Aprovechándose de la guerra de Secesión y de la invasión francesa de México, los apaches y otros pueblos hicieron de las suyas en el castigado Norte mexicano. Mataron y saquearon a placer durante muchos años a un lado y otro de la frontera. La caballería de los Estados Unidos llegó a incursionar sin permiso en territorio mexicano contra el apache. Estuvo a punto de estallar la guerra entre los dos Estados, evitada por el temor mexicano a la derrota y el interés de algunos círculos de negocios estadounidenses.
A finales del siglo XIX el gobierno mexicano controló con mayor eficacia su territorio septentrional de Sonora, Chihuahua, Nueva León y Durango gracias a la victoria sobre los apaches y al tendido de la red ferroviaria con grandes capitales de Estados Unidos. El Norte comenzaba a ofrecer de manera mucho más apacible sus atractivos mineros, ganaderos y agrícolas.
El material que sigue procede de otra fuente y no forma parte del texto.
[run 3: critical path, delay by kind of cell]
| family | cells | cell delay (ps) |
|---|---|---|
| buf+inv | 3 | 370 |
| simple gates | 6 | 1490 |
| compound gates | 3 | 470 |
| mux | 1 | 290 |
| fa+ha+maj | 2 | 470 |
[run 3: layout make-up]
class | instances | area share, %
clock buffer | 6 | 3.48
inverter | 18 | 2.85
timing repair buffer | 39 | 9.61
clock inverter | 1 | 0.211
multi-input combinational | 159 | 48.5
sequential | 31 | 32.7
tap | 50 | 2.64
<file path="config.mk">
export PLATFORM = sky130hd
export DESIGN_NAME = lfa_adc_reader
export DESIGN_NICKNAME = d
export VERILOG_FILES = /design/src/rtl/lfa_adc_reader.sv
export SDC_FILE = /design/constraint.sdc
export NUM_CORES = 1
export LEC_CHECK = 0
export BUFFER_PORTS_ARGS = -buffer_cell sky130_fd_sc_hd__clkbuf_2
export CORE_UTILIZATION = 40
export DETAILED_ROUTE_END_ITERATION = 7
export PLACE_DENSITY = 0.6
export SETUP_SLACK_MARGIN = 0.3
export SYNTH_ARGS = -nofsm -noshare
export SYNTH_HDL_FRONTEND = slang
export SYNTH_SLANG_ARGS = --single-unit
</file>
<file path="constraint.sdc">
create_clock -name clk_3125KHz -period 1.88 [get_ports clk_3125KHz]
set_input_delay 0.188 -clock clk_3125KHz [delete_from_list [all_inputs] [get_ports clk_3125KHz]]
set_output_delay 0.188 -clock clk_3125KHz [all_outputs]
set_load 0.02 [all_outputs]
</file>
<file path="src/rtl/lfa_adc_reader.sv">
// rtl/lfa_adc_reader.sv - ADC128S022 round-robin reader for the three LFA sensors
module lfa_adc_reader #(
  parameter logic [2:0] LEFT_CH   = 3'd3,
  parameter logic [2:0] MIDDLE_CH = 3'd4,
  parameter logic [2:0] RIGHT_CH  = 3'd5
) (
  input  logic        clk_3125KHz,
  input  logic        rst_n,
  input  logic        en,
  input  logic        adc_dout,
  output logic        adc_cs_n,
  output logic        adc_sclk,
  output logic        adc_din,
  output logic [11:0] left,
  output logic [11:0] middle,
  output logic [11:0] right,
  output logic        data_valid,
  output logic        busy
);

  typedef enum logic [1:0] {IDLE, START, SHIFT, GAP} state_t;

  state_t      state, state_nxt;
  logic [4:0]  p;
  logic [3:0]  bidx;
  logic [1:0]  slot, prev_slot;
  logic [2:0]  addr;
  logic        prime;
  logic [11:0] shreg;
  logic [11:0] sample_word;
  logic        frame_end;

  assign bidx        = p[4:1];
  assign frame_end   = (state == SHIFT) && (p == 5'd31);
  // The last bit arrives on p = 31, so the stored word includes it directly.
  assign sample_word = {shreg[10:0], adc_dout};

  always_comb begin
    case (slot)
      2'd0:    addr = LEFT_CH;
      2'd1:    addr = MIDDLE_CH;
      default: addr = RIGHT_CH;
    endcase
  end

  always_ff @(posedge clk_3125KHz or negedge rst_n) begin
    if (!rst_n) state <= IDLE;
    else        state <= state_nxt;
  end

  always_comb begin
    state_nxt = state;
    adc_cs_n  = 1'b1;
    adc_sclk  = 1'b1;
    adc_din   = 1'b0;
    busy      = 1'b1;
    case (state)
      IDLE: begin
        busy = 1'b0;
        if (en) state_nxt = START;
      end
      START: begin
        adc_cs_n  = 1'b0;
        state_nxt = SHIFT;
      end
      SHIFT: begin
        adc_cs_n = 1'b0;
        adc_sclk = p[0];
        case (bidx)
          4'd2:    adc_din = addr[2];
          4'd3:    adc_din = addr[1];
          4'd4:    adc_din = addr[0];
          default: adc_din = 1'b0;
        endcase
        if (p == 5'd31) state_nxt = GAP;
      end
      GAP: begin
        if (p == 5'd1) state_nxt = en ? START : IDLE;
      end
      default: state_nxt = IDLE;
    endcase
  end

  always_ff @(posedge clk_3125KHz or negedge rst_n) begin
    if (!rst_n) begin
      p          <= 5'd0;
      slot       <= 2'd0;
      prev_slot  <= 2'd0;
      prime      <= 1'b0;
      shreg      <= 12'd0;
      left       <= 12'd0;
      middle     <= 12'd0;
      right      <= 12'd0;
      data_valid <= 1'b0;
    end else begin
      data_valid <= 1'b0;
      case (state)
        IDLE: begin
          p <= 5'd0;
          if (en) begin
            slot  <= 2'd0;
            prime <= 1'b0;
          end
        end
        START: p <= 5'd0;
        SHIFT: begin
          p <= p + 5'd1;
          if (p[0] && (bidx >= 4'd4)) shreg <= sample_word;
          if (frame_end) begin
            prime     <= 1'b1;
            prev_slot <= slot;
            slot      <= (slot == 2'd2) ? 2'd0 : slot + 2'd1;
            // The ADC answers one frame late, so the word belongs to prev_slot.
            if (prime) begin
              case (prev_slot)
                2'd0: left <= sample_word;
                2'd1: middle <= sample_word;
                default: begin
                  right      <= sample_word;
                  data_valid <= 1'b1;
                end
              endcase
            end
          end
        end
        GAP: p <= (p == 5'd1) ? 5'd0 : p + 5'd1;
        default: p <= 5'd0;
      endcase
    end
  end

endmodule

</file>
==> summary.md <==
| Metric | Value |
|---|---|
| Initial core utilization | 0.415 |
| Crit end category | flip-flop |
| Area post-placement | 0.00296 mm2 |
| Fill count | 488 |
| Hold Worst Slack | 149 ps |
| Port buffer count | 44 |
| DPL Wire Length | 3320 um |
| Worst clock skew | 7.95 ps |
| Row Count | 28 |
| Area delta synth->final | 46.2% |
| Antenna diodes | 0 |
| Worst Path Arrival | 2060 ps |
| GR Overflow Total | 0 |
| Clk sinks | 60 |
| Number of flops mapped to enable cells by yosys | 0 |
| ANT nets after route | 0 |
| Internal power | 2.30 mW |
| Pwr Density | 908 mW/mm2 |
| Synth warn | 0 |
| Max Cap Viol | 0 |
| Synth area leader | dfrtp_1 |
| Syn avg cell area | 12.5 um2 |
| WL/cell | 15.4 um |
| Yosys top cell area share | 0.611 |
| Chip height | 80.4 um |
| Post-synthesis mux area share | 0.169 |
| Share of cells above drive strength 1 | 0.580 |
| Status | finished, final reports clean |
| CTS tree | done |
| Slew at the pin with the worst max-slew slack | 610 ps |
| Comb pwr share | 0.256 |
| Final min period | 1850 ps |
| Fin nets | 293 |
| Syn Inst Count | 196 |
| Clock Power Share | 0.315 |
| I/O pins | 45 |
| Period utilization | 0.983 |
| Flops & latches, synth | 60 |
| Post-Synth Simple-Gate Area | 0.104 |
| DR vias/cell | 4.92 |
| Xor/xnor share of the synthesized area | 0.00712 |
| Initial DRC Count | 85 |
| Adder-cell share of the synthesized area | 0.0356 |
| CTS Root Cell | clkbuf_8 |
| Pin count of the biggest net entering global routing | 27 |
| FFs w/ async S/R, synth | 1.00 |
| Initial antenna violation count | 0 |
| DR vias | 1777 |
| Slew margin rel. | 0.593 |
| Slew Limit Fails | 0 |
| Critical Path RT | 2090 ps |
| Sw Pwr | 0.967 mW |
| Setup crit start kind | flip-flop |
| Global-route wire length before repair | 8580 um |
| RSZ-0062 raised after global routing | true |
| DRC viols | 0 |
| Drt total wl | 5560 um |
| Largest family of logic cells by synthesized area | multiplexers |
| Routability cong. | 0.771 |
| Total Routing Usage GR | 0.181 |
| Core footprint | 0.00592 mm2 |
| Worst min-delay path category | input pin to flip-flop |
| Sequential power share | 0.429 |
| Total CTS buffers | 9 |
| Layout Utilization | 0.607 |
| Drt first pass iters | 4 |
| Sw Share | 0.296 |
| P_leak | 1.96 nW |
| Worst-case clock buffer depth | 2 |
| Hold Vio Cnt, Final | 0 |
| Synth area leaders | dfrtp_1, mux2_2, nand2_1 |
| Max H-tree Level | 3 |
| Top-count cell post-synth | dfrtp_1 |
| Syn nets | 207 |
| Chip width | 80.4 um |
| Peak supply drop | 0.000499 V |
| Final setup vio count | 0 |
| Die area | 0.00646 mm2 |
| Register area share after synthesis | 0.611 |
| F_max | 541 MHz |
| Vias in the first global route | 1715 |
| Clk_lat worst skew | 330 ps |
| Critical path peak fanout | 6 |
| Compound-Gate Fraction of Synth Area | 0.0509 |
| Cell area after layout | 0.00359 mm2 |
| Cell Area, Synth | 0.00246 mm2 |
| Main synth FF type | dfrtp_1 |
| Synth unique cells | 31 |
| Top post-synthesis cells by count | dfrtp_1, nand2_1, mux2_2 |
| Clk slew on worst S/H paths | 70 ps |
| Setup CP Type | flip-flop to flip-flop |
## kinds of logic after synthesis
kind of cell | Yosys count
fa+ha+maj | 7
compound gates | 18
flops | 60
simple gates | 58
xor+xnor | 2
mux | 37
buf+inv | 14
## final cells by class
class / instances / area [um2] / share of cell area
flip-flops and latches: 60 / 1500 / 0.418
well taps: 75 / 93.8 / 0.0261
repair buffers: 81 / 587 / 0.163
clock buffers: 11 / 151 / 0.0421
inverters: 8 / 38.8 / 0.0108
clock inverters: 4 / 25.0 / 0.00696
multi-input cells: 122 / 1200 / 0.333
## per-stage QoR
stage	TNS [ps]	cells	setup slack (ps)	total power, mW
2_1_floorplan	0	196	72.4	1.74
3_3_place_gp	0	325	76.6	1.96
3_5_place_dp	0	325	33.6	1.96
4_1_cts	0	352	53.7	3.11
5_1_grt	-219	361	-59.4	3.48
6_report	0	361	31.8	3.27
## placed cells by master, fill, tap and decap left out, types with 4 or more instances in the layout
cell type,instances
a22o_1,4
buf_4,20
buf_6,13
clkbuf_2,43
clkbuf_8,11
dfrtp_1,59
ha_4,4
inv_1,4
mux2_4,35
nand2_1,24
nand2_2,13
nor2_1,5
## state kept, by name, summed over array words and instances (netlist names)
signal	count
left	12
middle	12
right	12
shreg	11
p	5
prev_slot	2
slot	2
state	2
data_valid	1
prime	1
## worst paths after layout
| path | from | end | slack [ps] | cells after the start |
|---|---|---|---|---|
| max in group asynchronous | rst_n | right[2]$_DFFE_PN0P_ | 880 | 3 |
| min in group asynchronous | rst_n | shreg[1]$_DFFE_PN0P_ | 400 | 2 |
| min reg2reg | right[6]$_DFFE_PN0P_ | right[6]$_DFFE_PN0P_ | 470 | 2 |
| max | p[0]$_DFF_PN0_ | left[10]$_DFFE_PN0P_ | 30 | 7 |
| max reg2reg | p[0]$_DFF_PN0_ | left[10]$_DFFE_PN0P_ | 30 | 7 |
| min | adc_dout | right[0]$_DFFE_PN0P_ | 150 | 3 |
## repair_timing
item,CTS,global route
gates resized for setup,39,49
endpoints found under the hold margin,21,0
hold buffers,1,0
pin swaps,11,11
cloned,0,1
endpoints found under the setup margin,59,62
buffers inserted,11,8
## power by group through the flow
stage	Sequential [mW]	Combinational, mW	Clock [mW]
after global routing	1.40	0.932	1.14
after detailed placement	1.41	0.554	0
after global placement	1.40	0.555	0
final	1.40	0.837	1.03
after CTS	1.39	0.668	1.05
after floorplan	1.40	0.342	0
## layer usage
layer  GRT usage  part of all wire  vias to the layer above
met5           0                 0                        -
met4      0.0857            0.0065                        0
met3      0.0420             0.036                        4
met2       0.264              0.48                       35
met1       0.250              0.48                      895
li1            -                 -                      843
## critical path, stage by stage, from the launching register on
cell and delay [ps]:
dfrtp_1 430, ha_2 210, and3_4 190, ha_4 160, nand3_4 90, nor3_4 170
buf_6 180, mux2_4 300
Note: power is estimated with default switching activity, not from simulation.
Entre 1900 y 1908, en consonancia, se llevaron fuertes campañas contra los yaquis de Sonora, cuyas tierras apetecieron muchos. Una gran parte del pueblo yaqui sufrió la deportación al Yucatán, padeciendo una política muy similar a la de otros pueblos amerindios afectados por la expansión de los Estados Unidos en la América del Norte.
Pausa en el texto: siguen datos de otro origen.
## config.mk

```make
export PLATFORM = sky130hd
export DESIGN_NAME = exampif_req_packer
export DESIGN_NICKNAME = d
export VERILOG_FILES = /design/src/rtl/exampif_req_packer.sv
export SDC_FILE = /design/constraint.sdc
export NUM_CORES = 1
export LEC_CHECK = 0
export ABC_AREA = 1
export CAP_MARGIN = 25
export CORE_ASPECT_RATIO = 1.25
export CORE_MARGIN = 8
export CORE_UTILIZATION = 35
export DETAILED_ROUTE_END_ITERATION = 10
export GPL_TIMING_DRIVEN = 0
export SETUP_SLACK_MARGIN = 0.02
export SLEW_MARGIN = 20
export SYNTH_ARGS = -nofsm -noshare
export SYNTH_HDL_FRONTEND = slang
export SYNTH_SLANG_ARGS = --single-unit
```

## constraint.sdc

```tcl
create_clock -name clk -period 2.9 [get_ports clk]
set_input_delay 0.58 -clock clk [delete_from_list [all_inputs] [get_ports clk]]
set_output_delay 0.58 -clock clk [all_outputs]
set_load 0.05 [all_outputs]
```
--- config.mk ---
export PLATFORM = sky130hd
export DESIGN_NAME = mel_frame_sequencer
export DESIGN_NICKNAME = d
export VERILOG_FILES = /design/src/rtl/mel_frame_sequencer.sv
export SDC_FILE = /design/constraint.sdc
export NUM_CORES = 1
export LEC_CHECK = 0
export BUFFER_PORTS_ARGS = -buffer_cell sky130_fd_sc_hd__buf_2
export CORE_UTILIZATION = 29
export DETAILED_ROUTE_END_ITERATION = 10
export GPL_ROUTABILITY_DRIVEN = 0
export HOLD_SLACK_MARGIN = 0.03
export PLACE_DENSITY = 0.48
export RECOVER_POWER = 50
export SYNTH_ARGS = -nofsm -noshare
export SYNTH_HDL_FRONTEND = slang
export SYNTH_SLANG_ARGS = --single-unit
--- constraint.sdc ---
create_clock -name clk -period 4.25 [get_ports clk]
set_input_delay 0.2125 -clock clk [delete_from_list [all_inputs] [get_ports clk]]
set_output_delay 0.2125 -clock clk [all_outputs]
set_load 0.02 [all_outputs]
Se afincaron en el Norte mexicano unos quince mil estadounidenses, cuya condición social abarcaba desde el más encopetado financiero al minero que exigía un trato más equitativo de sus patronos. Por supuesto también alcanzaron estas tierras de frontera los propios mexicanos, en número de trescientos mil entre 1877 y 1910, a la búsqueda de una vida mejor tras perder sus tierras o sus negocios.
Las ciudades crecieron en esta nueva tierra de promisión. Monterrey saltó de los 14.000 habitantes en 1877 a los 78.528 en 1910. Torreón salió de la insignificancia para alcanzar los 43.000.
Aunque las grandes familias conservaron gran parte de su poder territorial y ascendiente político en la región, tuvieron que lidiar con una nueva sociedad, más alfabetizada y consciente de sus derechos. El viejo peonaje por deudas, propio de un tiempo de malas comunicaciones e incertidumbre militar, fue decayendo en favor de unas relaciones laborales más abiertas, en las que se retenía a los trabajadores más con incentivos que con el endeudamiento. Los vaqueros comenzaron a disponer de ganado propio y a otear un horizonte más favorable en lo personal.
Terratenientes como Francisco Madero fueron sensibles a las ideas políticas de democracia y de mejora social. En este poroso Norte, abierto a los Estados Unidos, floreció una de las principales fuerzas de oposición al régimen personalista de Porfirio Díaz, que sería derribado por la revolución iniciada en 1910.